Online Book Reader

Home Category

Caprice and Rondo - Dorothy Dunnett [306]

By Root 2307 0
Marguerite van Borselen was waiting, in her bedrobe, to bring them out of the fog and into the warmth of her chamber. There was steaming wine ready to pour.

‘The young woman is safe, and being looked after. So sad! She seems very wild in her talk, but most persuasive: Louis says she is quite insane, and I am not to go near her, nor should you. And I should think not; look at you; this is what she has done to you both? And Nicholas? You are safely back?’

‘I am safely back,’ he said. ‘But would not have remained so, except for Gelis. You have a very … combative cousin.’

‘So was her sister,’ said the lady of Gruuthuse. ‘I always said, they needed a man to keep them in order. It does not do to cling together like shellfish; but nor does it do to stay apart for too long.’

‘I must remember,’ said Nicholas. Gelis looked at him, but he was gazing down at the cup in his hand. Under the blanket he had been given, he had stopped shivering, and the better light, while revealing the contusions, also showed her, for the first time in three years, the face she knew so well, and the changes in it. Then he looked up and smiled, and she felt the colour rise in her cheeks and her throat.

Nicholas cleared his own throat. He looked at Wodman and said, ‘You say that the Gräfin’s husband is coming?’

‘Father Moriz will bring Julius tomorrow. Today,’ Wodman corrected himself, looking at the dark windows. ‘He will have been told what has happened. But of course, he will have to see for himself. As for our original anxiety, Buchan has gone, taking de Salmeton with him, and will presumably stay in the Tyrol until spring. All the threatened danger has gone. You and your family are safe.’

Nicholas said, ‘I am glad you came when you did.’ His eyes kept returning to Gelis, who was still flushing. He had forgotten what fine skin she had.

Her cousin Marguerite said, ‘And now you are both going back to the palace? Come: I shall find you better clothes. You must be longing, Nicholas, to see your son again.’

‘He will be asleep,’ Gelis said. She glanced at Nicholas, and away.

‘Then perhaps you would rather stay here? We have rooms enough!’ She was being both tactful and kind. Before they were married, Gelis had admitted him to her room at the Hôtel Gruuthuse in Bruges. He rather thought Marguerite knew it. Marguerite said, ‘Consider it while I bring you something comfortable to wear. Meester Wodman will help me.’

She disappeared with the Conservator, who appeared familiar with the house. Gelis said, ‘He is staying here. I don’t know if I want to be so close to Anna again.’ She was sitting, her eyes on the fire.

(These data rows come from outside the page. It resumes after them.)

### config.mk
export PLATFORM = sky130hd
export DESIGN_NAME = batch_timeslot_allocator_top
export DESIGN_NICKNAME = d
export VERILOG_FILES = /design/src/hw/rtl/bta_pkg.sv /design/src/hw/rtl/bta_ram.sv /design/src/hw/rtl/bta_free_map.sv /design/src/hw/rtl/batch_timeslot_allocator_top.sv
export SDC_FILE = /design/constraint.sdc
export NUM_CORES = 1
export LEC_CHECK = 0
export BUFFER_PORTS_ARGS = -buffer_cell sky130_fd_sc_hd__buf_4
export CORE_MARGIN = 2
export CORE_UTILIZATION = 55
export CTS_BUF_LIST = sky130_fd_sc_hd__clkbuf_4 sky130_fd_sc_hd__clkbuf_8 sky130_fd_sc_hd__clkbuf_16
export DETAILED_ROUTE_END_ITERATION = 10
export PLACE_DENSITY = 0.82
export RECOVER_POWER = 100
export SYNTH_ARGS = -nofsm -noshare
export SYNTH_HDL_FRONTEND = slang
export SYNTH_SLANG_ARGS = --single-unit
### constraint.sdc
create_clock -name clk -period 13 [get_ports clk]
set_input_delay 0.65 -clock clk [delete_from_list [all_inputs] [get_ports clk]]
set_output_delay 0.65 -clock clk [all_outputs]
set_load 0.01 [all_outputs]
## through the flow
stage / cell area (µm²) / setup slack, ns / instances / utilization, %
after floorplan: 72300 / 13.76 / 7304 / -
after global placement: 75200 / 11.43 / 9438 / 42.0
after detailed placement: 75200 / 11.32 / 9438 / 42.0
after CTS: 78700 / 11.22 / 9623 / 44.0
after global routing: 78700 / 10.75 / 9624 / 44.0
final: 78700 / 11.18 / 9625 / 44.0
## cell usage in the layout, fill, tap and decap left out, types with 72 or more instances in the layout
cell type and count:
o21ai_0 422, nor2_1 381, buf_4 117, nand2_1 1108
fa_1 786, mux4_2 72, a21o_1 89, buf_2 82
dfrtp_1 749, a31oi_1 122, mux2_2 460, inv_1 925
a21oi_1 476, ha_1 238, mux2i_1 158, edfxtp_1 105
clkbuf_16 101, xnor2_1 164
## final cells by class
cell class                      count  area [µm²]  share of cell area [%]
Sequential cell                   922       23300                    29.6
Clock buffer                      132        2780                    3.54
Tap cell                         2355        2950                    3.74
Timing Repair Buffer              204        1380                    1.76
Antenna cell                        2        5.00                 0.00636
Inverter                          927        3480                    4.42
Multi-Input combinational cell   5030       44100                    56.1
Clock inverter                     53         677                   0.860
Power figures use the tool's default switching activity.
===== config.mk =====
export PLATFORM = sky130hd
export DESIGN_NAME = dtfb_front
export DESIGN_NICKNAME = d
export VERILOG_FILES = /design/src/sv/assert_macros.svh /design/src/sv/dtfb_pkg.sv /design/src/sv/dtfb_front.sv
export SDC_FILE = /design/constraint.sdc
export NUM_CORES = 1
export LEC_CHECK = 0
export BUFFER_PORTS_ARGS = -buffer_cell sky130_fd_sc_hd__buf_2
export CORE_MARGIN = 5
export CORE_UTILIZATION = 53
export DETAILED_ROUTE_END_ITERATION = 7
export GPL_TIMING_DRIVEN = 0
export MAX_ROUTING_LAYER = met4
export PLACE_DENSITY = 0.86
export SETUP_SLACK_MARGIN = 0.1
export SLEW_MARGIN = 20
export SYNTH_ARGS = -nofsm -noshare
export SYNTH_HDL_FRONTEND = slang
export SYNTH_SLANG_ARGS = --single-unit

===== constraint.sdc =====
create_clock -name clk -period 4.15 [get_ports clk]
set_clock_uncertainty 0.15 [all_clocks]
set_input_delay 0.415 -clock clk [delete_from_list [all_inputs] [get_ports clk]]
set_output_delay 0.415 -clock clk [all_outputs]
set_load 0.05 [all_outputs]
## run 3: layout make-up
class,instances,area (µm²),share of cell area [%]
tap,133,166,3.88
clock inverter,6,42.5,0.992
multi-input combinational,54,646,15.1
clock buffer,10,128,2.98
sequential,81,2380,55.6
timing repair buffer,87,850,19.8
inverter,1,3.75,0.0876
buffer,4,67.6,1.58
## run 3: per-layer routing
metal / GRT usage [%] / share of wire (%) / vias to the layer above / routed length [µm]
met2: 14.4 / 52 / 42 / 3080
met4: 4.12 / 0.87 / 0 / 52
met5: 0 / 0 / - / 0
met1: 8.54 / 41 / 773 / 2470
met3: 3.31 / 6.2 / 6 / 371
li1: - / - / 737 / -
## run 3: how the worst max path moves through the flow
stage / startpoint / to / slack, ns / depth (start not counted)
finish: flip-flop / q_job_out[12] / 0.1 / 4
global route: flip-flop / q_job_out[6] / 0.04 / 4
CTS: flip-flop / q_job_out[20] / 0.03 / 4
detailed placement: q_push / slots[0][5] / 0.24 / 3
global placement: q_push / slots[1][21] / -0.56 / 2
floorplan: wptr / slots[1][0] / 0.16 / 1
===== src/hw/rtl/plic_pkg.sv =====
// Shared types and constants of the platform interrupt controller.
// Used by the source cells, the top level and the port checker; no dependencies.
package plic_pkg;

    // Defaults of the top-level parameters
    localparam int NUM_SOURCES_DEF  = 32;
    localparam int NUM_CONTEXTS_DEF = 2;

    // Field widths
    localparam int SRC_ID_W   = 5;
    localparam int PRIO_W     = 3;
    localparam int CTX_ID_W   = 3;
    localparam int DATA_W     = 32;
    localparam int OFFSET_W   = 26;
    localparam int IRQ_W      = 2;
    localparam int REQ_W      = 2;
    localparam int S_TDATA_W  = 64;
    localparam int M_TDATA_W  = 40;

    // Request kinds
    localparam logic [REQ_W-1:0] REQ_READ  = 2'd0;
    localparam logic [REQ_W-1:0] REQ_WRITE = 2'd1;
    localparam logic [REQ_W-1:0] REQ_LEVEL = 2'd2;

    // Register map
    localparam logic [OFFSET_W-1:0] PRIO_END  = 26'h000_1000;
    localparam logic [OFFSET_W-1:0] PEND_OFF  = 26'h000_1000;
    localparam logic [OFFSET_W-1:0] EN_BASE   = 26'h000_2000;
    localparam int                  EN_SHIFT  = 7;
    localparam logic [OFFSET_W-1:0] CTX_BASE  = 26'h020_0000;
    localparam int                  CTX_SHIFT = 12;
    localparam logic [11:0]         REG_THRESH = 12'h000;
    localparam logic [11:0]         REG_CLAIM  = 12'h004;

    // Update broadcast to every source cell
    typedef struct packed {
        logic [SRC_ID_W-1:0] sel;
        logic                prio_we;
        logic [PRIO_W-1:0]   prio_val;
        logic                lvl_we;
        logic                lvl_val;
        logic                claim_set;
        logic                claim_clr;
        logic                en_we;
        logic [CTX_ID_W-1:0] en_ctx;
        logic [DATA_W-1:0]   en_val;
    } cell_cmd_t;

    // Search token handed from cell to cell during a claim
    typedef struct packed {
        logic                valid;
        logic [CTX_ID_W-1:0] ctx;
        logic [PRIO_W-1:0]   top;
        logic [SRC_ID_W-1:0] id;
    } scan_token_t;

endpackage


===== src/hw/rtl/platform_interrupt_controller.sv =====
// A non-claim item passes through the EXEC and RESULT states into the output register; a
// claim read also passes through SCAN while the search token walks the source cell chain.
// One item at a time: the next item is accepted once this one has left RESULT for the
// output register; RESULT waits while a full output register is stalled.
// Reset (rst_n, asynchronous, active low) clears all priorities, levels, claims,
// enables and thresholds, and empties the output register.
module platform_interrupt_controller #(
    parameter int NUM_SOURCES  = plic_pkg::NUM_SOURCES_DEF,
    parameter int NUM_CONTEXTS = plic_pkg::NUM_CONTEXTS_DEF
) (
    input  logic                           clk,
    input  logic                           rst_n,
    input  logic                           s_tvalid,
    output logic                           s_tready,
    // offset, write_data, source_id, source_level
    input  logic [plic_pkg::S_TDATA_W-1:0] s_tdata,
    // req_type
    input  logic [plic_pkg::REQ_W-1:0]     s_tuser,
    output logic                           m_tvalid,
    input  logic                           m_tready,
    // read_data, irq_lines, zero pad
    output logic [plic_pkg::M_TDATA_W-1:0] m_tdata
);
    import plic_pkg::*;

    localparam int SIW = $clog2(NUM_SOURCES);
    localparam int CIW = (NUM_CONTEXTS > 1) ? $clog2(NUM_CONTEXTS) : 1;

    typedef enum logic [1:0] {ST_IDLE, ST_EXEC, ST_SCAN, ST_RESULT} state_t;

    state_t                 state_reg;
    logic [REQ_W-1:0]       req_type_reg;
    logic [OFFSET_W-1:0]    offset_reg;
    logic [DATA_W-1:0]      write_data_reg;
    logic [SRC_ID_W-1:0]    source_id_reg;
    logic                   source_level_reg;
    logic [DATA_W-1:0]      rd_reg;
    logic                   m_valid_reg;
    logic [M_TDATA_W-1:0]   m_data_reg;
    logic [PRIO_W-1:0]      thr_reg [NUM_CONTEXTS];

    cell_cmd_t              cmd;
    scan_token_t            tok [NUM_SOURCES+1];
    logic [PRIO_W-1:0]      prio_arr [NUM_SOURCES];
    logic [NUM_SOURCES-1:0] pend_vec;
    logic [NUM_CONTEXTS-1:0] en_arr [NUM_SOURCES];
    logic [NUM_SOURCES-1:0] en_col [NUM_CONTEXTS];
    logic [NUM_CONTEXTS-1:0] irq_vec;
    logic [IRQ_W-1:0]       irq_out;

    logic [9:0]             prio_idx;
    logic                   prio_ok;
    logic                   pend_hit;
    logic [18:0]            en_blk;
    logic                   en_hit;
    logic [13:0]            ctx_blk;
    logic                   ctx_ok;
    logic                   thr_hit;
    logic                   claim_hit;
    logic                   scan_start;
    logic [DATA_W-1:0]      rd_exec;

    // Source cell chain
    assign tok[0].valid = scan_start;
    assign tok[0].ctx   = ctx_blk[CTX_ID_W-1:0];
    assign tok[0].top   = thr_reg[ctx_blk[CIW-1:0]];
    assign tok[0].id    = '0;

    for (genvar s = 0; s < NUM_SOURCES; s++)
    begin : g_cell
        plic_cell #(
            .IDX          (s),
            .NUM_CONTEXTS (NUM_CONTEXTS)
        ) u_cell (
            .clk     (clk),
            .rst_n   (rst_n),
            .cmd     (cmd),
            .tok_in  (tok[s]),
            .tok_out (tok[s+1]),
            .prio    (prio_arr[s]),
            .pend    (pend_vec[s]),
            .en      (en_arr[s])
        );
    end

    // Gather enable columns and request lines per context
    always_comb
    begin
        for (int c = 0; c < NUM_CONTEXTS; c++)
        begin
            for (int s = 0; s < NUM_SOURCES; s++)
            begin
                en_col[c][s] = en_arr[s][c];
            end
        end
        for (int c = 0; c < NUM_CONTEXTS; c++)
        begin
            irq_vec[c] = 1'b0;
            for (int s = 0; s < NUM_SOURCES; s++)
            begin
                irq_vec[c] = irq_vec[c] |
                    (pend_vec[s] & en_arr[s][c] & (prio_arr[s] > thr_reg[c]));
            end
        end
        for (int i = 0; i < IRQ_W; i++)
        begin
            irq_out[i] = (i < NUM_CONTEXTS) ? irq_vec[i] : 1'b0;
        end
    end

    // Decode the offset of the held item
    always_comb
    begin
        prio_idx  = offset_reg[11:2];
        prio_ok   = (offset_reg < PRIO_END) && (prio_idx < 10'(NUM_SOURCES));
        pend_hit  = (offset_reg == PEND_OFF);
        en_blk    = offset_reg[OFFSET_W-1:EN_SHIFT] - 19'(EN_BASE >> EN_SHIFT);
        en_hit    = (offset_reg >= EN_BASE) && (en_blk < 19'(NUM_CONTEXTS)) &&
                    (offset_reg[EN_SHIFT-1:0] == '0);
        ctx_blk   = offset_reg[OFFSET_W-1:CTX_SHIFT] - 14'(CTX_BASE >> CTX_SHIFT);
        ctx_ok    = (offset_reg >= CTX_BASE) && (ctx_blk < 14'(NUM_CONTEXTS));
        thr_hit   = ctx_ok && (offset_reg[CTX_SHIFT-1:0] == REG_THRESH);
        claim_hit = ctx_ok && (offset_reg[CTX_SHIFT-1:0] == REG_CLAIM);
        scan_start = (state_reg == ST_EXEC) && (req_type_reg == REQ_READ) && claim_hit;
    end

    // Select bus read data for plain registers
    always_comb
    begin
        rd_exec = '0;
        if (prio_ok)
        begin
            rd_exec = DATA_W'(prio_arr[prio_idx[SIW-1:0]]);
        end
        else if (pend_hit)
        begin
            rd_exec = DATA_W'(pend_vec);
        end
        else if (en_hit)
        begin
            rd_exec = DATA_W'(en_col[en_blk[CIW-1:0]]);
        end
        else if (thr_hit)
        begin
            rd_exec = DATA_W'(thr_reg[ctx_blk[CIW-1:0]]);
        end
    end

    // Build the cell update for this cycle
    always_comb
    begin
        cmd = '0;
        case (state_reg)
            ST_EXEC:
            begin
                if (req_type_reg == REQ_WRITE)
                begin
                    if (prio_ok && (prio_idx != '0))
                    begin
                        cmd.sel      = prio_idx[SRC_ID_W-1:0];
                        cmd.prio_we  = 1'b1;
                        cmd.prio_val = write_data_reg[PRIO_W-1:0];
                    end
                    if (en_hit)
                    begin
                        cmd.en_we  = 1'b1;
                        cmd.en_ctx = en_blk[CTX_ID_W-1:0];
                        cmd.en_val = write_data_reg;
                    end
                    if (claim_hit && (write_data_reg != '0) &&
                        (write_data_reg < DATA_W'(NUM_SOURCES)))
                    begin
                        cmd.sel       = write_data_reg[SRC_ID_W-1:0];
                        cmd.claim_clr = 1'b1;
                    end
                end
                else if (req_type_reg == REQ_LEVEL)
                begin
                    if ((source_id_reg != '0) &&
                        ({1'b0, source_id_reg} < 6'(NUM_SOURCES)))
                    begin
                        cmd.sel     = source_id_reg;
                        cmd.lvl_we  = 1'b1;
                        cmd.lvl_val = source_level_reg;
                    end
                end
            end
            ST_SCAN:
            begin
                if (tok[NUM_SOURCES].valid && (tok[NUM_SOURCES].id != '0))
                begin
                    cmd.sel       = tok[NUM_SOURCES].id;
                    cmd.claim_set = 1'b1;
                end
            end
            default:
            begin
                cmd = '0;
            end
        endcase
    end

    // Hold control state, thresholds and the output register
    always_ff @(posedge clk or negedge rst_n)
    begin
        if (!rst_n)
        begin
            state_reg        <= ST_IDLE;
            req_type_reg     <= '0;
            offset_reg       <= '0;
            write_data_reg   <= '0;
            source_id_reg    <= '0;
            source_level_reg <= 1'b0;
            rd_reg           <= '0;
            m_valid_reg      <= 1'b0;
            m_data_reg       <= '0;
            for (int c = 0; c < NUM_CONTEXTS; c++)
            begin
                thr_reg[c] <= '0;
            end
        end
        else
        begin
            if (m_valid_reg && m_tready && (state_reg != ST_RESULT))
            begin
                m_valid_reg <= 1'b0;
            end
            case (state_reg)
                ST_IDLE:
                begin
                    if (s_tvalid)
                    begin
                        req_type_reg     <= s_tuser;
                        offset_reg       <= s_tdata[25:0];
                        write_data_reg   <= s_tdata[57:26];
                        source_id_reg    <= s_tdata[62:58];
                        source_level_reg <= s_tdata[63];
                        state_reg        <= ST_EXEC;
                    end
                end
                ST_EXEC:
                begin
                    rd_reg <= (req_type_reg == REQ_READ) ? rd_exec : '0;
                    if ((req_type_reg == REQ_WRITE) && thr_hit)
                    begin
                        thr_reg[ctx_blk[CIW-1:0]] <= write_data_reg[PRIO_W-1:0];
                    end
                    state_reg <= scan_start ? ST_SCAN : ST_RESULT;
                end
                ST_SCAN:
                begin
                    if (tok[NUM_SOURCES].valid)
                    begin
                        rd_reg    <= DATA_W'(tok[NUM_SOURCES].id);
                        state_reg <= ST_RESULT;
                    end
                end
                ST_RESULT:
                begin
                    if (!m_valid_reg || m_tready)
                    begin
                        m_valid_reg <= 1'b1;
                        m_data_reg  <= {{(M_TDATA_W-DATA_W-IRQ_W){1'b0}}, irq_out, rd_reg};
                        state_reg   <= ST_IDLE;
                    end
                end
                default:
                begin
                    state_reg <= ST_IDLE;
                end
            endcase
        end
    end

    assign s_tready = (state_reg == ST_IDLE);
    assign m_tvalid = m_valid_reg;
    assign m_tdata  = m_data_reg;

endmodule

Nicholas said, ‘My luggage is at the Sersanders’ house. Kathi gave me the key.’

‘Who else is there?’ Gelis said. She was looking at him again.

‘No one. That is, there is a housekeeper who lives there. She will make whatever arrangements are wanted.’

‘That sounds very suitable,’ Gelis said. When told, Marguerite seemed to think so as well; Wodman grunted. It was not pleasant, issuing again into the cold, but the journey was short, and their escort delivered them to Anselm Adorne’s house in good order. Nicholas had a key. He opened the door, and she entered a modest tiled hall, warmed by a stove, with three doors leading off, and a narrow staircase which rose to a second floor and then stopped. There was no sign of life.

Nicholas said, ‘The housekeeper’s room is beyond that door. There are two sleeping chambers upstairs. I put my coffers in one.’

‘You thought you were going to face David de Salmeton’s men,’ Gelis said. ‘You must have wondered whether you would come back here alive.’

Nicholas sat on the stairs. ‘Not with my infallible plan. If they weren’t misled by Clémence, they would try to take you. But I would be guarding your wagon, with Wodman somewhere close at hand to track me, and bring the militia.’

‘But he got lost in the fog. And they captured you, as well as me. And it wasn’t David, it was Anna.’ Gelis leaned on the ornamental stair-post and looked down at him. She rested her chin on her arm. ‘I thought you were clever.’